Oh dear. 1080p 60fps fanatics are going to want to look away now. This isn’t going to be good news for you: the PlayStation Classic is going to be running PAL versions of a lot of its titles.
The stars really were aligned for the PlayStation Classic. For one thing, this was the perfect time to release it. The holiday season is a peak time for spending, as we all know. Coupled with that, there’s a wave of PS1 nostalgia sweeping the gaming world just now. The likes of the Spyro Reignited Trilogy got everybody hyped all the way up (even Snoop D-O-Double-G himself, as that absurd story about the Spyro-drone flying his copy to him demonstrated).

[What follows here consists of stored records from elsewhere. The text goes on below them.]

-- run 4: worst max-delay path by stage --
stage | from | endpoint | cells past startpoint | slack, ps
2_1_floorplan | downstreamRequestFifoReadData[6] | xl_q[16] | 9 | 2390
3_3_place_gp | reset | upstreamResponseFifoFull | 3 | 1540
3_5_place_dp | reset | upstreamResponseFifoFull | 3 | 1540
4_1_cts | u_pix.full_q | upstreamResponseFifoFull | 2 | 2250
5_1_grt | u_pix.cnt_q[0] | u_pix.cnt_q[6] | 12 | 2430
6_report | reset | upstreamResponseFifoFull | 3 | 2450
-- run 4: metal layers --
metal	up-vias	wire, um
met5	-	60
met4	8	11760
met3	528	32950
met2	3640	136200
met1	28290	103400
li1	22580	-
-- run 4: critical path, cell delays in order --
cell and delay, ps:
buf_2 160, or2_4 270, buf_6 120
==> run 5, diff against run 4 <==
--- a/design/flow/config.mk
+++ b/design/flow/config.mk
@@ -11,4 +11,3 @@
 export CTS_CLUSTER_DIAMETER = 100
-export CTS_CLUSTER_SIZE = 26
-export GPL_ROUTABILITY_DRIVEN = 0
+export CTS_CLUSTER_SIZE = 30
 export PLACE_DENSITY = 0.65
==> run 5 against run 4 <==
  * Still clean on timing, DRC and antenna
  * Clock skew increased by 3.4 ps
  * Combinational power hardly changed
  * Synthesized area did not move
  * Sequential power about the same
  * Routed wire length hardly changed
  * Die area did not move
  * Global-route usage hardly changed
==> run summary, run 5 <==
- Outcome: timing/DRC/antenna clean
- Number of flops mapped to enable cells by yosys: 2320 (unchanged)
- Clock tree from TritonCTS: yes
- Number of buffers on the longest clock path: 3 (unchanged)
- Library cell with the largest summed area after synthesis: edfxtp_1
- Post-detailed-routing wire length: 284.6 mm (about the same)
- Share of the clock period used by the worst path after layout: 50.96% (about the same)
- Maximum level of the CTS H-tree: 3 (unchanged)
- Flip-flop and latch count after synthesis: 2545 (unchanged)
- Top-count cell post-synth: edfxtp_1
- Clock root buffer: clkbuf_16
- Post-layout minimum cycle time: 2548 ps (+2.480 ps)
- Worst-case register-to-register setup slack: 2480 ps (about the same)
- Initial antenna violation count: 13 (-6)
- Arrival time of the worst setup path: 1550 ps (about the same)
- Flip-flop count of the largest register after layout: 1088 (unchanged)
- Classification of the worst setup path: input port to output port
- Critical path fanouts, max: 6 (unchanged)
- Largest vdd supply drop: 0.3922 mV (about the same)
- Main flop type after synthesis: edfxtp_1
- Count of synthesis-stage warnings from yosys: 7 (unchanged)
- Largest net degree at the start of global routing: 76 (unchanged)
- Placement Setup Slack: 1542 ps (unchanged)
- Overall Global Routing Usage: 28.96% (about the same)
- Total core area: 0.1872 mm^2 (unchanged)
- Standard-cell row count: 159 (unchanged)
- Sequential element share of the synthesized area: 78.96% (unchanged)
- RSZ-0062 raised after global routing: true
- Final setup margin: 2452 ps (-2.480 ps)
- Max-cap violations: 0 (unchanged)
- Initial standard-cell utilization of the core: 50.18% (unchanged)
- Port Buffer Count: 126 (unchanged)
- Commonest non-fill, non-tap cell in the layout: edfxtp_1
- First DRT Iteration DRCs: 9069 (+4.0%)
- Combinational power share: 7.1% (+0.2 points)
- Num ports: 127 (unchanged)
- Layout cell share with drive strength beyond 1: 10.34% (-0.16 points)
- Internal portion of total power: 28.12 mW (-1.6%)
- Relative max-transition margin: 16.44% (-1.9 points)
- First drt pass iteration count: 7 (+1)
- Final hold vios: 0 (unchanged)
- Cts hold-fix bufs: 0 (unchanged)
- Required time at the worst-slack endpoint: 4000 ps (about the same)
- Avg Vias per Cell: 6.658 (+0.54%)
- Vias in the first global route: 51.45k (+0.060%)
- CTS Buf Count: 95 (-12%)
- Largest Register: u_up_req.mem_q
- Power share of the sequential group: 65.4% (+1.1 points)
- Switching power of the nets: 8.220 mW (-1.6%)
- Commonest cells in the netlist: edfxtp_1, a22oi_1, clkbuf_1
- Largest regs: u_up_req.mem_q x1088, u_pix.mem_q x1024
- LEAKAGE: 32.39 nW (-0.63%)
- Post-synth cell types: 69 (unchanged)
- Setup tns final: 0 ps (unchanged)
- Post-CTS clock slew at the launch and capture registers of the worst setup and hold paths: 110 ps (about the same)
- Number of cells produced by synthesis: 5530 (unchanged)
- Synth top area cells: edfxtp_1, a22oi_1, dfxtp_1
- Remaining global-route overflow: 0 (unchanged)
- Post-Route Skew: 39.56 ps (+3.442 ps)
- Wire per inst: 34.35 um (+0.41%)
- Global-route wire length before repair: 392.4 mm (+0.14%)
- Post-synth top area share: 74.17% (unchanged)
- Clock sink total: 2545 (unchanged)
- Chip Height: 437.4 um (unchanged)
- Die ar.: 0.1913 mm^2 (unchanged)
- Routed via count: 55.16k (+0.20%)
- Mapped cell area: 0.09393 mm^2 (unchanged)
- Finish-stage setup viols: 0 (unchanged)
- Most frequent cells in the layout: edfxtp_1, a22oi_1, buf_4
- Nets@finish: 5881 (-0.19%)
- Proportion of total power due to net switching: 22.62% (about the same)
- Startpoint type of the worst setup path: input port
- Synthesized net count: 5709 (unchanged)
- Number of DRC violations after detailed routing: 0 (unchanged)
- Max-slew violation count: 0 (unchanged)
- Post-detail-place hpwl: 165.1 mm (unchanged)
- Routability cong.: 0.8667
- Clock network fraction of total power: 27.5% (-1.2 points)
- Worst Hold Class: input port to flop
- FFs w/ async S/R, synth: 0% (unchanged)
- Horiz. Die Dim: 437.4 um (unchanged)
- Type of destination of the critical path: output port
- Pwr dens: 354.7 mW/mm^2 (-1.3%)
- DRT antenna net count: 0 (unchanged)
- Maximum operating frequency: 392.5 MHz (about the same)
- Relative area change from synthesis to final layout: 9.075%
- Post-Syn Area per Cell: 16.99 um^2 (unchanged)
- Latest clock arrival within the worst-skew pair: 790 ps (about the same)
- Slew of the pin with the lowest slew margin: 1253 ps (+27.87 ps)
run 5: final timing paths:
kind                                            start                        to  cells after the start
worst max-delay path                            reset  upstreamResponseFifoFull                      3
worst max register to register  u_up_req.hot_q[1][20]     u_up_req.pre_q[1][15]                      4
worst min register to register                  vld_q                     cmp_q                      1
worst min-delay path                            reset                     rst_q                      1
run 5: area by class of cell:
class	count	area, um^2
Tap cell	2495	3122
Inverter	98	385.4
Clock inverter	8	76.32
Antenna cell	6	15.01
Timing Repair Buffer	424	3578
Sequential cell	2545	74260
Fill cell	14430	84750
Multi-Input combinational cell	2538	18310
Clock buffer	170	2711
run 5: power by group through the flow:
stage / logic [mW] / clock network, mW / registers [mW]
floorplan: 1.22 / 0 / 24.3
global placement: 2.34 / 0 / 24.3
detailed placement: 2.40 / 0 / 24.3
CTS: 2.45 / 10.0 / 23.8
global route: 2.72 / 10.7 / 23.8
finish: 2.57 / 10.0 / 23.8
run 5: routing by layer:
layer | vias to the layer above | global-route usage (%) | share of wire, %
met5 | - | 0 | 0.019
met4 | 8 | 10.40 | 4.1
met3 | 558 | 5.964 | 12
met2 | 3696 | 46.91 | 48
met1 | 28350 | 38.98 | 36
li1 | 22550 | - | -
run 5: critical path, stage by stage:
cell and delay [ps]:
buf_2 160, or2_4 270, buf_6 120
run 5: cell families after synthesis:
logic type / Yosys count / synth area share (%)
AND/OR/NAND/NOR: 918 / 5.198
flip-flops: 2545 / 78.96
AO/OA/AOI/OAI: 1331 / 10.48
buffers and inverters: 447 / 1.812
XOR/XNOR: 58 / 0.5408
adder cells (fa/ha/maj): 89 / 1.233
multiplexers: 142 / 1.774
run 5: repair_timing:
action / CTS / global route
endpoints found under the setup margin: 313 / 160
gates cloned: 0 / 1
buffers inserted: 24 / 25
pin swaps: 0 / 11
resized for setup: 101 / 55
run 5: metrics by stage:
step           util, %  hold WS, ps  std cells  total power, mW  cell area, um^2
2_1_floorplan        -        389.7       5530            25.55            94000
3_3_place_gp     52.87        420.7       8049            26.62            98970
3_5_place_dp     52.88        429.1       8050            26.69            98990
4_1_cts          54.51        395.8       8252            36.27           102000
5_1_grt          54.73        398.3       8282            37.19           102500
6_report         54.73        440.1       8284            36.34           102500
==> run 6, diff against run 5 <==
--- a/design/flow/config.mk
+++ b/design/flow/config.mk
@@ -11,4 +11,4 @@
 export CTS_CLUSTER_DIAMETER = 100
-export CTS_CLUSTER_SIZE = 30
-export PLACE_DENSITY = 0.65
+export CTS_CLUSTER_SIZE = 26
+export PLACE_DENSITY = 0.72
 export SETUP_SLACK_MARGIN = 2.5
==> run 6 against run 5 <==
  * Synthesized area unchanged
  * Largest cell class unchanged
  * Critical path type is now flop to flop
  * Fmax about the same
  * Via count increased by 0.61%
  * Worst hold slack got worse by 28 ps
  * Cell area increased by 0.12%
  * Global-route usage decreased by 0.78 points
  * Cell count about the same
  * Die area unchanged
From an optimization exercise on the open Yosys and OpenROAD flow, aimed at small area; shortcuts taken in it are not production practice. In this exercise RTL edits were held to simulation tests only and were not proved equivalent to the original. No driver is modelled on the clock port, so clocking that relies on it looks cheaper here than on a real chip. No activity file was given, so power comes from the tool's default toggle rates.

**flow/flow/run.sh**
```bash
#!/bin/bash
# Standard layout, except: clock tree with clkbuf_16 leaf clusters and no dummy
# loads (leaf buffers upsized afterwards where flop clock-pin slew is high), and
# plain buffers on the ports.
set -euo pipefail
cd "$(dirname "$0")/.."
export CTS_ARGS="-sink_clustering_enable -repair_clock_nets -dont_use_dummy_load -buf_list sky130_fd_sc_hd__clkbuf_16 -sink_clustering_size 30 -sink_clustering_max_diameter 100"
export POST_CTS_TCL="$PWD/flow/post_cts.tcl"
export BUFFER_PORTS_ARGS="-buffer_cell sky130_fd_sc_hd__buf_2"
bash standard.sh > standard.log 2>&1
```
**flow/flow/post_cts.tcl**
```tcl
# Upsize clock buffers whose flip-flop clock pins see a slow edge.
set_propagated_clock [all_clocks]
estimate_parasitics -placement
set limit 0.105
set n 0
foreach inst [get_cells -hierarchical *] {
  set m [get_property $inst ref_name]
  if {![string match sky130_fd_sc_hd__clkbuf_* $m]} continue
  if {$m eq "sky130_fd_sc_hd__clkbuf_16"} continue
  if {![string match *I_CLK_6M* [get_full_name $inst]]} continue
  set opin [get_pins -of_objects $inst -filter "direction==output"]
  set net [get_nets -of_objects $opin]
  set w 0
  foreach l [get_pins -of_objects $net -filter "direction==input"] {
    set s [get_property $l slew_max]
    if {$s > $w} { set w $s }
  }
  if {$w > $limit} {
    replace_cell $inst sky130_fd_sc_hd__clkbuf_16
    incr n
  }
}
puts "post_cts: upsized $n clock buffers"
detailed_placement
estimate_parasitics -placement
```
**flow/standard.sh**
```bash
#!/bin/bash
# synth_recipe.tcl (not shown) runs the flow's synth.tcl, then flattens the netlist and writes it again
# the make line also repeats each setting of config.mk as NAME=value (left out here)
make -C /OpenROAD-flow-scripts/flow DESIGN_CONFIG=/design/flow/config.mk WORK_HOME=/design/flow/orfs CLKGATE_MAP_FILE= SYNTH_SCRIPT=/design/flow/synth_recipe.tcl "${@:-finish}"
```
**flow/config.mk**
```make
export PLATFORM = sky130hd
export DESIGN_NAME = dkong3_obj_linebuf
export DESIGN_NICKNAME = dkong3_obj_linebuf
export VERILOG_FILES = /design/flow/design.v
export SDC_FILE = /design/flow/constraint.sdc
export NUM_CORES = 4
export LEC_CHECK = 0
export CAP_MARGIN = 0
export CORE_MARGIN = 2
export CORE_UTILIZATION = 65
export GPL_TIMING_DRIVEN = 0
export PLACE_DENSITY = 0.75
export SLEW_MARGIN = 0
export SYNTH_HIERARCHICAL = 1
```
**flow/constraint.sdc**
```tcl
create_clock -name core_clock -period 10.0 [get_ports {I_CLK_6M}]
set_input_delay 2.0000 -clock core_clock [delete_from_list [all_inputs] [get_ports {I_CLK_6M}]]
set_output_delay 2.0000 -clock core_clock [all_outputs]
set_load 0.01 [all_outputs]
```
**flow/design.v**
```verilog
module dkong3_obj_linebuf #(
    parameter int ADDR_W     = 8,
    parameter int DATA_W     = 6,
    parameter int FIRST_WINS = 1
) (
    input  logic              I_CLK_6M,
    input  logic              W_1B2C_RST,
    input  logic              I_LINE_STB,
    input  logic              I_WR_EN,
    input  logic [ADDR_W-1:0] I_WR_X,
    input  logic [DATA_W-1:0] I_WR_D,
    input  logic [ADDR_W-1:0] I_H,
    input  logic              I_BLANKn,
    input  logic              I_FLIP,
    output logic [DATA_W-1:0] O_OBJ_D,
    output logic              O_BANK
);
    localparam int N  = 2**ADDR_W;
    localparam int LW = ADDR_W / 2;
    localparam int HW = ADDR_W - LW;
    localparam int NL = 2**LW;
    localparam int NH = 2**HW;
    logic              sel;
    logic [ADDR_W-1:0] rd_x;
    assign rd_x = I_FLIP ? ~I_H : I_H;
    logic [DATA_W-1:0] bval [2];    
    for (genvar b = 0; b < 2; b++) begin : g_bank
        logic              is_rd;       
        logic [ADDR_W-1:0] a;
        logic              clr;
        logic [NL-1:0]     lo;
        logic [NH-1:0]     hi;
        logic [DATA_W-1:0] col;         
        logic              wen;
        logic [N-1:0]      keep;        
        logic [DATA_W-1:0] ch [NH];     
        logic [DATA_W-1:0] rv;
        assign is_rd = (sel == b[0]);
        assign a     = is_rd ? rd_x : I_WR_X;
        assign clr   = is_rd & I_BLANKn & W_1B2C_RST;
        for (genvar i = 0; i < NL; i++) begin : g_lo
            assign lo[i] = (a[LW-1:0] == i[LW-1:0]);
        end
        for (genvar i = 0; i < NH; i++) begin : g_hi
            assign hi[i] = (a[ADDR_W-1:LW] == i[HW-1:0]);
        end
        for (genvar w = 0; w < N; w++) begin : g_sel
            assign keep[w] = ~(hi[w / NL] & lo[w % NL]);
        end
        logic [DATA_W-1:0] y [N/2];
        for (genvar p = 0; p < N/2; p++) begin : g_p
            lb_pair #(.DATA_W(DATA_W)) u_pair (
                .clk  (I_CLK_6M),
                .keep (keep[2*p +: 2]),
                .lo   (lo[(2*p) % NL +: 2]),
                .ch   (ch[(2*p) / NL]),
                .y    (y[p])
            );
        end
        always_comb begin
            rv = '1;
            for (int p = 0; p < N/2; p++)
                rv = rv & ~y[p];
        end
        assign bval[b] = rv;
        assign wen = W_1B2C_RST && I_WR_EN && (I_WR_D[1:0] != 2'b00)
                     && (FIRST_WINS == 0 || rv[1:0] == 2'b00);
        assign col = clr ? '0 : ((wen && !is_rd) ? I_WR_D : rv);
        for (genvar i = 0; i < NH; i++) begin : g_ch
            assign ch[i] = {DATA_W{hi[i]}} & col;
        end
    end
    always_ff @(posedge I_CLK_6M or negedge W_1B2C_RST) begin
        if (!W_1B2C_RST) begin
            sel     <= 1'b0;
            O_OBJ_D <= '0;
        end else begin
            O_OBJ_D <= I_BLANKn ? (sel ? bval[1] : bval[0]) : '0;
            if (I_LINE_STB) sel <= ~sel;
        end
    end
    assign O_BANK = sel;
endmodule
module lb_pair #(
    parameter int DATA_W = 6
) (
    input  logic              clk,
    input  logic [1:0]        keep,
    input  logic [1:0]        lo,
    input  logic [DATA_W-1:0] ch,
    output logic [DATA_W-1:0] y
);
    for (genvar k = 0; k < DATA_W; k++) begin : g_b
        lb_bit u_bit (.clk(clk), .keep(keep), .lo(lo), .c(ch[k]), .y(y[k]));
    end
endmodule
module lb_bit (
    input  logic       clk,
    input  logic [1:0] keep,
    input  logic [1:0] lo,
    input  logic       c,
    output logic       y
);
    logic [1:0] q;
    always_ff @(posedge clk) q <= (keep & q) | (lo & {2{c}});
    assign y = ~((keep[0] | q[0]) & (keep[1] | q[1]));
endmodule
```
==> run notes <==
-- cell type report --
cell class | instances | area, µm²
antenna | 9 | 22.5
buffer | 130 | 782
clock buffer | 112 | 2800
fill | 12041 | 48500
inverter | 1 | 3.75
multi-input combinational | 6098 | 44700
sequential | 3079 | 61700
tap | 2175 | 2720
timing repair buffer | 111 | 1630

Then there’s the simple fact that got Sony to hop onto this whole Honey, I Shrunk The Console bandwagon in the first place: these little things sell pretty darn well.
It was the perfect climate for the PlayStation Classic to launch in, all things considered. It’s sure to be super-big on arrival (launch is December 3), but at the same time, certain questionable decisions are going to hold it back.
The games line-up itself is one of the biggest gripes. As we reported last month, classics like Final Fantasy VII and Tekken 3 are included, but there are some big omissions too. Now, to add insult to injury, it turns out that a lot of the included games are going to be PAL versions.
As the older gamers among us will probably know, NTSC titles are known to run rather more smoothly than their PAL (European, essentially) counterparts. NTSC games run at 60 Hz, while it’s 50 Hz for the PAL versions. This has a huge impact on the framerate of the game in question, and so the gameplay.
On PlayStation Classic, Destructoid reports, a total of 9 of the 20 games will be PAL versions. These are: Tom Clancy’s Rainbow Six, Cool Boarders 2, Resident Evil Director’s Cut, Destruction Derby, Grand Theft Auto, Oddworld: Abe’s Oddysee, Battle Arena Toshinden, Jumping Flash! and Tekken 3.
Why’s this the case? The report goes on to say that “the upgrade to HDTV should have eliminated this regional discrepancy, as it defaults to 60 Hz for every region,” but it’s probable that “the worldwide launch forced Sony's hand with European countries.”
This is one of those issues that is going to be a much, much bigger deal for some people than others, but it’s still a real shame. Fighters like Tekken 3 really don’t appreciate a slower framerate, for starters.